[Stored data]
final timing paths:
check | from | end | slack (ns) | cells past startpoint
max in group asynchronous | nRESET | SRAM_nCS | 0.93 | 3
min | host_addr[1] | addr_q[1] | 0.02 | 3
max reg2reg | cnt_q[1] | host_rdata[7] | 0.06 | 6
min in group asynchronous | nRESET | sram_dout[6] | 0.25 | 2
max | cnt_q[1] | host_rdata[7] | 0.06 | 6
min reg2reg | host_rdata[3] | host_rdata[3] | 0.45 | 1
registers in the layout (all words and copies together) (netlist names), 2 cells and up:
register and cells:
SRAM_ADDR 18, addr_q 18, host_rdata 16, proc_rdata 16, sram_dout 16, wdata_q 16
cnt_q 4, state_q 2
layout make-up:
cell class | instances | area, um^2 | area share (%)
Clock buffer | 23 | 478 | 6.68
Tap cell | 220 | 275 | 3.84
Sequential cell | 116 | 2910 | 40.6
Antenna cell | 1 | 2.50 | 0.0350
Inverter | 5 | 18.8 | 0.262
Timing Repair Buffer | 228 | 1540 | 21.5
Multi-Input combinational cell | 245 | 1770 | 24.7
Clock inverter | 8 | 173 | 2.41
--- src/rtl/riscv_mon_pkg.sv ---
// Shared definitions for the riscv-tests pass/fail monitor: FSM state
// encoding, default register indices and the magic values the test
// programs write to signal completion and success.
package riscv_mon_pkg;

  // Monitor FSM states. PASS, FAIL and TMO are terminal until reset.
  typedef enum logic [2:0] {
    ST_IDLE   = 3'd0,
    ST_RUN    = 3'd1,
    ST_SETTLE = 3'd2,
    ST_PASS   = 3'd3,
    ST_FAIL   = 3'd4,
    ST_TMO    = 3'd5
  } mon_state_e;

  // riscv-tests convention: x26 flags completion, x27 holds the pass flag,
  // gp (x3) holds the number of the failing test.
  localparam int DEF_DONE_REG = 26;
  localparam int DEF_PASS_REG = 27;
  localparam int DEF_TNUM_REG = 3;

  // Values that mean "done" and "passed".
  localparam int DEF_DONE_VAL = 1;
  localparam int DEF_PASS_VAL = 1;

  // True once a verdict has been latched.
  function automatic logic is_terminal(input mon_state_e s);
    return (s == ST_PASS) || (s == ST_FAIL) || (s == ST_TMO);
  endfunction

endpackage

--- src/rtl/mon_shadow_reg.sv ---
// Shadow copy of a single architectural register, built by snooping the
// regfile write port. Writes to x0 never land, matching the core.
module mon_shadow_reg
  import riscv_mon_pkg::*;
#(
  parameter int XLEN = 32,
  parameter int IDX  = DEF_PASS_REG
) (
  input  logic            clk,
  input  logic            rst,
  input  logic            rf_we,
  input  logic [4:0]      rf_waddr,
  input  logic [XLEN-1:0] rf_wdata,
  output logic [XLEN-1:0] value
);

  localparam logic [4:0] ADDR = 5'(IDX);

  logic hit;

  assign hit = rf_we && (rf_waddr == ADDR) && (rf_waddr != 5'd0);

  // Capture the written value whenever the core writes our register.
  always_ff @(posedge clk) begin
    if (rst) begin
      value <= '0;
    end else if (hit) begin
      value <= rf_wdata;
    end
  end

endmodule
<file path="config.mk">
export PLATFORM = sky130hd
export DESIGN_NAME = i2c_cmd_master
export DESIGN_NICKNAME = d
export VERILOG_FILES = /design/src/rtl/i2c_cmd_master.sv
export SDC_FILE = /design/constraint.sdc
export NUM_CORES = 1
export LEC_CHECK = 0
export CAP_MARGIN = 15
export CORE_MARGIN = 5
export CORE_UTILIZATION = 45
export DETAILED_ROUTE_END_ITERATION = 12
export GPL_ROUTABILITY_DRIVEN = 1
export PLACE_DENSITY_LB_ADDON = 0.05
export SLEW_MARGIN = 20
export SYNTH_ARGS = -nofsm -noshare
export SYNTH_HDL_FRONTEND = slang
export SYNTH_SLANG_ARGS = --single-unit
</file>
<file path="constraint.sdc">
create_clock -name clk_i -period 2.7 [get_ports clk_i]
set_clock_uncertainty 0.1 [all_clocks]
set_input_delay 0.54 -clock clk_i [delete_from_list [all_inputs] [get_ports clk_i]]
set_output_delay 0.54 -clock clk_i [all_outputs]
set_load 0.005 [all_outputs]
</file>
<file path="src/rtl/i2c_cmd_master.sv">
// Single-command I2C master: START, address byte, one write or read byte, STOP.
// A quarter-period tick engine paces every bus phase; a valid/ready host port issues commands.
module i2c_cmd_master #(
  parameter int unsigned CLK_DIV = 250
) (
  input  logic       clk_i,
  input  logic       rst_ni,
  input  logic       cmd_valid_i,
  output logic       cmd_ready_o,
  input  logic [6:0] cmd_addr_i,
  input  logic       cmd_rw_i,
  input  logic [7:0] cmd_wdata_i,
  output logic       rsp_valid_o,
  output logic [7:0] rsp_rdata_o,
  output logic       rsp_nack_o,
  output logic       scl_o,
  output logic       scl_oe_o,
  output logic       sda_o,
  output logic       sda_oe_o,
  input  logic       sda_i
);

  localparam int unsigned CNT_W = $clog2(CLK_DIV);
  localparam logic [CNT_W-1:0] CNT_MAX = CNT_W'(CLK_DIV - 1);

  typedef enum logic [3:0] {
    S_IDLE,
    S_START,
    S_ADDR,
    S_ADDR_ACK,
    S_WDATA,
    S_WDATA_ACK,
    S_RDATA,
    S_RDATA_ACK,
    S_STOP
  } state_t;

  state_t           state_q, state_d;
  logic [CNT_W-1:0] cnt_q;
  logic [1:0]       qtr_q;
  logic [2:0]       bit_q;
  logic             nack_q;

  logic [6:0]       addr_q;
  logic             rw_q;
  logic [7:0]       wdata_q;
  logic [7:0]       shreg_q;

  logic             tick;
  logic             bit_end;
  logic             sample;
  logic             last_bit;
  logic             accept;
  logic             in_byte;
  logic [7:0]       addr_byte;

  assign tick      = (cnt_q == CNT_MAX);
  assign bit_end   = tick && (qtr_q == 2'd3);
  assign sample    = tick && (qtr_q == 2'd2);
  assign last_bit  = bit_end && (bit_q == 3'd0);
  assign accept    = cmd_valid_i && (state_q == S_IDLE);
  assign in_byte   = (state_q == S_ADDR) || (state_q == S_WDATA) || (state_q == S_RDATA);
  assign addr_byte = {addr_q, rw_q};
  assign scl_oe_o  = 1'b1;

  // Control state: FSM, quarter engine, ACK status and response registers
  always_ff @(posedge clk_i or negedge rst_ni) begin
    if (!rst_ni) begin
      state_q     <= S_IDLE;
      cnt_q       <= '0;
      qtr_q       <= 2'd0;
      bit_q       <= 3'd7;
      nack_q      <= 1'b0;
      rsp_valid_o <= 1'b0;
      rsp_rdata_o <= 8'h00;
      rsp_nack_o  <= 1'b0;
    end else begin
      state_q     <= state_d;
      rsp_valid_o <= 1'b0;
      if (state_q == S_IDLE) begin
        cnt_q <= '0;
        qtr_q <= 2'd0;
        bit_q <= 3'd7;
      end else begin
        cnt_q <= tick ? '0 : cnt_q + CNT_W'(1);
        if (tick) qtr_q <= qtr_q + 2'd1;
        // bit index counts down and wraps back to 7 for the next byte
        if (bit_end && in_byte) bit_q <= bit_q - 3'd1;
      end
      if (accept) begin
        nack_q      <= 1'b0;
        rsp_nack_o  <= 1'b0;
        rsp_rdata_o <= 8'h00;
      end
      if (sample && ((state_q == S_ADDR_ACK) || (state_q == S_WDATA_ACK))) nack_q <= sda_i;
      if (bit_end && (state_q == S_STOP)) begin
        rsp_valid_o <= 1'b1;
        rsp_nack_o  <= nack_q;
        rsp_rdata_o <= (rw_q && !nack_q) ? shreg_q : 8'h00;
      end
    end
  end

  // Command payload and read shift register carry no reset
  always_ff @(posedge clk_i) begin
    if (accept) begin
      addr_q  <= cmd_addr_i;
      rw_q    <= cmd_rw_i;
      wdata_q <= cmd_wdata_i;
    end
    if (sample && (state_q == S_RDATA)) shreg_q <= {shreg_q[6:0], sda_i};
  end

  // Next state and bus levels; SCL is low for q0-q1 and high for q2-q3 of every bit
  always_comb begin
    state_d     = state_q;
    cmd_ready_o = 1'b0;
    scl_o       = 1'b1;
    sda_o       = 1'b1;
    sda_oe_o    = 1'b1;
    unique case (state_q)
      S_IDLE: begin
        cmd_ready_o = 1'b1;
        if (cmd_valid_i) state_d = S_START;
      end
      S_START: begin
        sda_o = ~qtr_q[1];
        if (bit_end) state_d = S_ADDR;
      end
      S_ADDR: begin
        scl_o = qtr_q[1];
        sda_o = addr_byte[bit_q];
        if (last_bit) state_d = S_ADDR_ACK;
      end
      S_ADDR_ACK: begin
        scl_o    = qtr_q[1];
        sda_oe_o = 1'b0;
        if (bit_end) begin
          if (nack_q)    state_d = S_STOP;
          else if (rw_q) state_d = S_RDATA;
          else           state_d = S_WDATA;
        end
      end
      S_WDATA: begin
        scl_o = qtr_q[1];
        sda_o = wdata_q[bit_q];
        if (last_bit) state_d = S_WDATA_ACK;
      end
      S_WDATA_ACK: begin
        scl_o    = qtr_q[1];
        sda_oe_o = 1'b0;
        if (bit_end) state_d = S_STOP;
      end
      S_RDATA: begin
        scl_o    = qtr_q[1];
        sda_oe_o = 1'b0;
        if (last_bit) state_d = S_RDATA_ACK;
      end
      S_RDATA_ACK: begin
        // single-byte read: master always NACKs
        scl_o = qtr_q[1];
        sda_o = 1'b1;
        if (bit_end) state_d = S_STOP;
      end
      S_STOP: begin
        scl_o = qtr_q[1];
        sda_o = (qtr_q == 2'd3);
        if (bit_end) state_d = S_IDLE;
      end
      default: state_d = S_IDLE;
    endcase
  end

endmodule

</file>
==> results.toml, run 1 <==
[floorplan]
die_w_um = 82.9
start_util = 0.466
die_area_um2 = 6880
core_area_um2 = 5140
ios = 35
die_y_um = 82.9
fp-row-count = 26

[finish]
fin_nets = 254
layoutNonFillerInstCount = 299
nFillCells = 459
diodes = 0
drive_above_1_share = 0.162
area_growth_syn_to_layout_pct = 23.9

[clocking]
cts_made_buffers = 5
cts.sinks = 52
htree_levels = 2
clk_path_buf_depth = 2
cts_tree = "yes"
clk_root_buffer_cell = "clkbuf_8"
clock_latency_ns = 0.30
clkTransAtPathRegs_ns = 0.09

[placement]
port_buffers = 33
gp_congestion = 0.792
pre_cts_ws_ns = -0.0492
hpwl_mm = 3.37
dp.cells = 290

[yosys]
synth.distinct_cells = 52
synth_top_area_frac = 0.301
syn_inst = 184
yosys.area.top_type = "edfxtp_1"
synth_edf_count = 24
netlist_area_um2 = 2390
synth-seq-area-share = 0.595
synthFlopType = "dfrtp_1"
ys_ff_latch = 52
avgSynthCellArea_um2 = 13.0
synthMostInstantiatedCell = "dfrtp_1"
ys_top_cells_by_count = "dfrtp_1, edfxtp_1, nor2_1"
synth_fp_nets = 210
async_flop_share = 0.538
synth_area_leaders = "edfxtp_1, dfrtp_1, dfstp_2"
yosys_warnings = 0

[worst_setup_path]
cp-end-kind = "output port"
cp_max_fo = 14
start_kind = "register"
slowest_stage = "or4_4"
required_ns = 2.06
max_stage_delay_ns = 0.55
crit_type = "reg -> out"
arrival_ns = 2.01
cp_cell_sequence = "buf_4 -> or4_4 -> inv_2 -> clkdlybuf4s50_1"

[detailed_routing]
drc_errors = 0
firstDrtPassIters = 4
drtIter0Drc = 99
final_antenna_net_count = 0
wl_per_cell_um = 15.2
vias = 1590
vias_per_cell = 5.32
wl_mm = 4.56

[grt]
grt_pass1_wl_mm = 7.96
grt.total_usage = 0.141
grt_max_degree = 29
grt-ovfl-total = 0
antenna_found_initial = 0
grt_pass1_vias = 1674

[sta]
whs_ns = 0.369
period_share = 0.982
clock.fmax_mhz = 377
drv_slew = 0
period_minus_slack_ns = 2.65
setup_viol = 0
tightest_slew_ns = 0.592
setup_ws_ns = 0.0474
slew_headroom = 0.605
rsz0062_at_grt = "yes"
hold_viol = 0

[flow_run]
drv_cap = 0

[power_and_ir_drop]
finalPower_mw = 2.23
power.density_nw_per_um2 = 751
p_leak_nw = 1.21
ir_drop_v = 0.000369

[outcome]
status = "finished, final reports clean"

[worst_hold_path]
hp-class = "reg -> reg"
path summary, 6_finish.rpt:
path	slack, ns	end	start	cells after the start
setup / recovery	0.05	cmd_ready_o	state_q[1]	4
hold / removal	0.37	shreg_q[4]	shreg_q[3]	0
setup reg to reg	0.45	state_q[2]	qtr_q[0]	6
hold reg to reg	0.37	shreg_q[4]	shreg_q[3]	0
max in group asynchronous	1.67	bit_q[1]	rst_ni	2
min in group asynchronous	0.52	rsp_nack_o	rst_ni	2
critical path: cells and delay by family (launching register included):
kind / cells / cell delay, ns
simple gates: 1 / 0.55
flops: 1 / 0.38
buf+inv: 3 / 0.78
metal layers:
metal  part of all wire  up-vias  track usage
li1                   -      770            -
met1               0.44      778        0.172
met2               0.50       36        0.244
met3              0.045        6       0.0396
met4              0.012        0       0.0416
met5                  0        -            0
what timing repair did:
action                                  CTS  global route
buffers inserted                          1             0
gates resized for setup                   7             3
pin swaps                                 0             1
hold buffers                              0             0
endpoints found under the setup margin    2             2
logic make-up (layout without fill, tap and decap cells):
kind of cell | after synthesis | in the layout | share of synthesized area
muxes | 11 | 11 | 0.0591
and+or+nand+nor | 57 | 57 | 0.151
other | 1 | 1 | 0.00157
xor gates and xnor gates | 6 | 6 | 0.0220
buffers and inverters | 14 | 59 | 0.0246
DFF | 52 | 52 | 0.595
AOI/OAI and AO/OA | 37 | 37 | 0.116
adders and majority gates | 6 | 6 | 0.0314
where the power goes:
group | switching [mW] | internal [mW]
combinational | 0.397 | 0.386
clock | 0.246 | 0.186
sequential | 0.0735 | 0.938
total | 0.716 | 1.51
cell usage in the layout, fill, tap and decap left out, drive strengths merged, types with 4 or more instances in the layout:
| cell | instances |
|---|---|
| mux2 | 5 |
| o21ai | 8 |
| inv | 6 |
| nor2b | 5 |
| nand2b | 5 |
| a21oi | 7 |
| mux2i | 4 |
| nand2 | 4 |
| edfxtp | 24 |
| nand3 | 4 |
| clkbuf | 7 |
| dfrtp | 25 |
| ha | 6 |
| a22o | 8 |
| buf | 13 |
| clkdlybuf4s50 | 32 |
| or3 | 4 |
| nor2 | 14 |
metrics by stage:
stage          setup TNS [ns]  instance area, µm²  utilization
2_1_floorplan               0                2390            -
3_3_place_gp          -0.0251                2860        0.556
3_5_place_dp          -0.0492                2860        0.556
4_1_cts               -0.0160                2970        0.577
5_1_grt               -0.0124                2970        0.577
6_report                    0                2970        0.577
state kept, by name, indices dropped and copies added, names as in the netlist, 2 cells and up:
name	cells
addr_q	7
bit_q	3
cnt_q	8
wdata_q	8
rsp_rdata_o	8
shreg_q	8
state_q	4
qtr_q	2
cell type report:
class	count	area (µm²)	share of cell area
Inverter	6	22.5	0.00759
Clock inverter	1	8.76	0.00295
Clock buffer	7	76.3	0.0257
Tap cell	70	87.6	0.0295
Timing Repair Buffer	45	419	0.141
Sequential cell	52	1430	0.481
Multi-Input combinational cell	118	926	0.312
Power figures use the tool's default switching activity.
==> run 2: changes to the inputs <==
Settings changed: SKIP_LAST_GASP set to 1.
==> run 2 against run 1 <==
Compared with the run above:
- sequential power about the same
- die area unchanged
- critical path type unchanged
- register-to-register slack about the same
==> results.toml, run 2 (synthesis results as in run 1) <==
[outcome]
status = "finished, final reports clean"

[detailed_routing]
drtIter0Drc = 121
top_layer_used = "met4"
wl_met1_mm = 2.05
wl_per_cell_um = 15.2
vias_per_cell = 5.28
vias = 1578
firstDrtPassIters = 4
final_antenna_net_count = 0
wl_met3_um = 195
wl_mm = 4.55
met2_wirelength_mm = 2.25
drc_errors = 0

[placement]
dp.cells = 290
placedInstanceArea_um2 = 2860
port_buffers = 33
hpwl_mm = 3.37
gp_congestion = 0.792
pre_cts_ws_ns = -0.0492

[floorplan]
die_y_um = 82.9
die_area_um2 = 6880
fp-row-count = 26
ios = 35
die_w_um = 82.9
start_util = 0.466
core_area_um2 = 5140

[clocking]
clk_root_buffer_cell = "clkbuf_8"
htree_levels = 2
cts_made_buffers = 5
cts.sinks = 52
cts_tree = "yes"
holdBufCountCts = 0
clkTransAtPathRegs_ns = 0.09
clock_latency_ns = 0.30
clk_path_buf_depth = 2

[sta]
hold_viol = 0
setup_viol = 0
period_minus_slack_ns = 2.68
period_share = 0.993
drv_slew = 0
tightest_slew_ns = 0.592
clock.fmax_mhz = 373
rsz0062_at_grt = "yes"
setup_ws_ns = 0.0190
slew_headroom = 0.604

[finish]
layout_commonest_cell = "clkdlybuf4s50_1"
drive_above_1_share = 0.162
area_growth_syn_to_layout_pct = 23.7
layoutNonFillerInstCount = 299
final_cell_mix = "clkdlybuf4s50_1, dfrtp_1, edfxtp_1, nor2_1, buf_4"
postLayoutCellArea_um2 = 2960
fin_util = 0.576
diodes = 0
fin_nets = 254

[worst_setup_path]
crit_type = "reg -> out"
cp_max_fo = 14
required_ns = 2.06
crit_family = "buffers and inverters"
cp_cell_sequence = "buf_4 -> or4_4 -> inv_2 -> clkdlybuf4s50_1"
crit_buf_inv = 3
arrival_ns = 2.04
reg2reg_slack_ns = 0.45
slowest_stage = "or4_4"
cp-end-kind = "output port"
max_stage_delay_ns = 0.53
start_kind = "register"

[worst_hold_path]
hp-class = "reg -> reg"

[grt]
grt-ovfl-total = 0
grt_max_degree = 29
grt_pass1_wl_mm = 7.96
grt.total_usage = 0.141
grt_pass1_vias = 1674
antenna_found_initial = 0

[power_and_ir_drop]
ir_drop_v = 0.000367
power.density_nw_per_um2 = 750
p_leak_nw = 1.21

[flow_run]
drv_cap = 0
run 2: layer usage:
metal | vias to the layer above | track usage
met3 | 6 | 0.0396
li1 | 770 | -
met4 | 0 | 0.0416
met5 | - | 0
met2 | 33 | 0.244
met1 | 769 | 0.172
run 2: final timing paths:
kind,start,endpoint,cells after the start
max,state_q[0],cmd_ready_o,4
min,shreg_q[3],shreg_q[4],0
max reg2reg,state_q[0],rsp_rdata_o[0],5
min reg2reg,shreg_q[3],shreg_q[4],0
max in group asynchronous,rst_ni,bit_q[1],2
min in group asynchronous,rst_ni,rsp_nack_o,2
run 2: what timing repair did:
item / 4_1_cts / 5_1_grt
setup buffers: 1 / 0
gates resized for setup: 6 / 2
setup endpoints to repair: 2 / 2
gates cloned: 0 / 0
run 2: cell type report:
cell class                 instances  area, µm²
clock inverter                     1       8.76
fill                             461       2180
multi-input combinational        118        926
sequential                        52       1430
inverter                           6       22.5
tap                               70       87.6
clock buffer                       7       76.3
timing repair buffer              45        415
run 2: worst register-to-register path: cells and delay by family, from the launching register on:
family          cells  cell delay, ns
simple gates        3            1.26
flops               1            0.41
compound gates      1            0.22
buf+inv             1            0.20
run 2: power by group:
part | total [mW] | leakage (nW) | internal (mW) | switching (mW)
Combinational | 0.778 | 0.585 | 0.381 | 0.396
Clock | 0.434 | 0.0424 | 0.186 | 0.248
Sequential | 1.01 | 0.586 | 0.938 | 0.0722
run 2: metrics by stage:
step | total power [mW] | hold WS, ns | TNS (ns)
after detailed placement | 1.80 | 0.339 | -0.0492
after CTS | 2.24 | 0.368 | -0.0188
after global placement | 1.78 | 0.333 | -0.0251
after global routing | 2.36 | 0.381 | -0.0349
final | 2.22 | 0.369 | 0
after floorplan | 1.51 | 0.144 | 0
==> run 3: changes to the inputs <==
Settings changed: CORE_UTILIZATION 45 to 40.
==> run 3 against run 2 <==
Compared with the run above:
- wire length grew 5.1%
- first-iteration DRC count shrank 26%
- die area grew 11%
- via count grew 1.1%
- final area grew 0.89%
- sequential share of layout area shrank 0.42 points
- core utilization shrank 6.9 points
- non-clock buffer count is the same
- global-route usage shrank 0.51 points
- clock-buffer cell count shrank 1
- critical endpoint is now sda_o
- largest cell class unchanged
==> results.toml, run 3 (synthesis results as in run 1) <==
[finish]
nFillCells = 521
layout_commonest_cell = "clkdlybuf4s50_1"
fin_nets = 254
final_cell_mix = "clkdlybuf4s50_1, dfrtp_1, edfxtp_1, nor2_1, buf_4"
drive_above_1_share = 0.166
area_growth_syn_to_layout_pct = 24.8
diodes = 0

[grt]
grt_max_degree = 29
grt_pass1_wl_mm = 7.99
grt.total_usage = 0.136
grt-ovfl-total = 0
grt_pass1_vias = 1713
antenna_found_initial = 0

[worst_hold_path]
hp-class = "reg -> reg"
min_path_cells = 0

[clocking]
clk_path_buf_depth = 2
clkTransAtPathRegs_ns = 0.09
cts.sinks = 52
clock_latency_ns = 0.30
htree_levels = 2
clk_root_buffer_cell = "clkbuf_8"
cts_tree = "yes"
cts_made_buffers = 5
holdBufCountCts = 0

[floorplan]
fp-row-count = 28
die_area_um2 = 7630
core_area_um2 = 5890
die_w_um = 87.4
die_y_um = 87.4
ios = 35
start_util = 0.407

[worst_setup_path]
worst-r2r-cell-count = 5
crit_type = "reg -> out"
start_kind = "register"
crit_family = "simple AND/OR/NAND/NOR gates"
slowest_stage = "or4b_1"
cp-end-kind = "output port"
max_stage_delay_ns = 0.52
cp_max_fo = 14
arrival_ns = 1.97
cp.depth = 6
cp_cell_sequence = "buf_4 -> or4b_1 -> a221oi_2 -> o21ai_0 -> o211ai_1 -> buf_2"
crit_buf_inv = 2
required_ns = 2.06

[placement]
gp_congestion = 0.773
pre_cts_ws_ns = -0.111
hpwl_mm = 3.51
port_buffers = 33

[detailed_routing]
drc_errors = 0
firstDrtPassIters = 4
final_antenna_net_count = 0
vias_per_cell = 5.25
vias = 1596
wl_per_cell_um = 15.7
wl_mm = 4.78
drtIter0Drc = 89

[sta]
rsz0062_at_grt = "yes"
setup_ws_ns = 0.0920
setup_tns_ns = 0
setup_viol = 0
period_share = 0.966
tightest_slew_ns = 0.566
clock.fmax_mhz = 383
drv_slew = 0
slew_headroom = 0.620
period_minus_slack_ns = 2.61
whs_ns = 0.363
hold_viol = 0

[power_and_ir_drop]
p_leak_nw = 1.22
power.density_nw_per_um2 = 744
ir_drop_v = 0.000289

[outcome]
status = "finished, final reports clean"

[flow_run]
drv_cap = 0
## run 3: area by class of cell
type,count,area (µm²),share of cell area
Tap cell,75,93.8,0.0314
Timing Repair Buffer,45,418,0.140
Clock inverter,2,11.3,0.00377
Clock buffer,6,72.6,0.0243
Sequential cell,52,1430,0.477
Multi-Input combinational cell,118,945,0.316
Inverter,6,22.5,0.00754
## run 3: power by group
part | internal, mW | total, mW | switching (mW)
Clock | 0.180 | 0.429 | 0.248
Sequential | 0.938 | 1.01 | 0.0758
Combinational | 0.382 | 0.780 | 0.398
Total | 1.50 | 2.22 | 0.722
## run 3: final timing paths
check	from	to	slack, ns
worst max-delay path	state_q[1]	sda_o	0.09
worst min-delay path	shreg_q[0]	shreg_q[1]	0.36
worst max register to register	state_q[0]	rsp_rdata_o[7]	0.45
worst min register to register	shreg_q[0]	shreg_q[1]	0.36
max in group asynchronous	rst_ni	bit_q[1]	1.67
min in group asynchronous	rst_ni	rsp_rdata_o[3]	0.52
## run 3: layer usage
metal / vias up / share of wire / GRT usage
met5: - / 0 / 0
met4: 0 / 0.013 / 0.0474
met3: 5 / 0.053 / 0.0445
met2: 36 / 0.52 / 0.236
met1: 788 / 0.41 / 0.157
li1: 767 / - / -
## run 3: metrics by stage
| stage | util | total power [mW] | cells | instance area, µm² |
|---|---|---|---|---|
| after floorplan | - | 1.51 | 184 | 2390 |
| after detailed placement | 0.487 | 1.81 | 295 | 2860 |
| after global placement | 0.487 | 1.78 | 295 | 2860 |
| final | 0.508 | 2.22 | 304 | 2990 |
| after global routing | 0.508 | 2.38 | 304 | 2990 |
| after CTS | 0.503 | 2.24 | 304 | 2960 |
## run 3: what timing repair did
item,4_1_cts,5_1_grt
resized for setup,6,5
pin swaps,1,0
buffers inserted,1,0
setup endpoints to repair,2,2
gates cloned,0,0
## run 3: worst register-to-register path, stage by stage, from the launching register on
cell     delay [ns]
dfrtp_1        0.40
buf_4          0.19
nor4b_1        0.47
nand4_1        0.29
nor2_1         0.51
a22o_1         0.21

Instructions for the task:
Give back the records above exactly, limited to the lines between the one holding "run 2: metrics" and the one holding "run 3: changes", inclusive.

Task result:
run 2: metrics by stage:
step | total power [mW] | hold WS, ns | TNS (ns)
after detailed placement | 1.80 | 0.339 | -0.0492
after CTS | 2.24 | 0.368 | -0.0188
after global placement | 1.78 | 0.333 | -0.0251
after global routing | 2.36 | 0.381 | -0.0349
final | 2.22 | 0.369 | 0
after floorplan | 1.51 | 0.144 | 0
==> run 3: changes to the inputs <==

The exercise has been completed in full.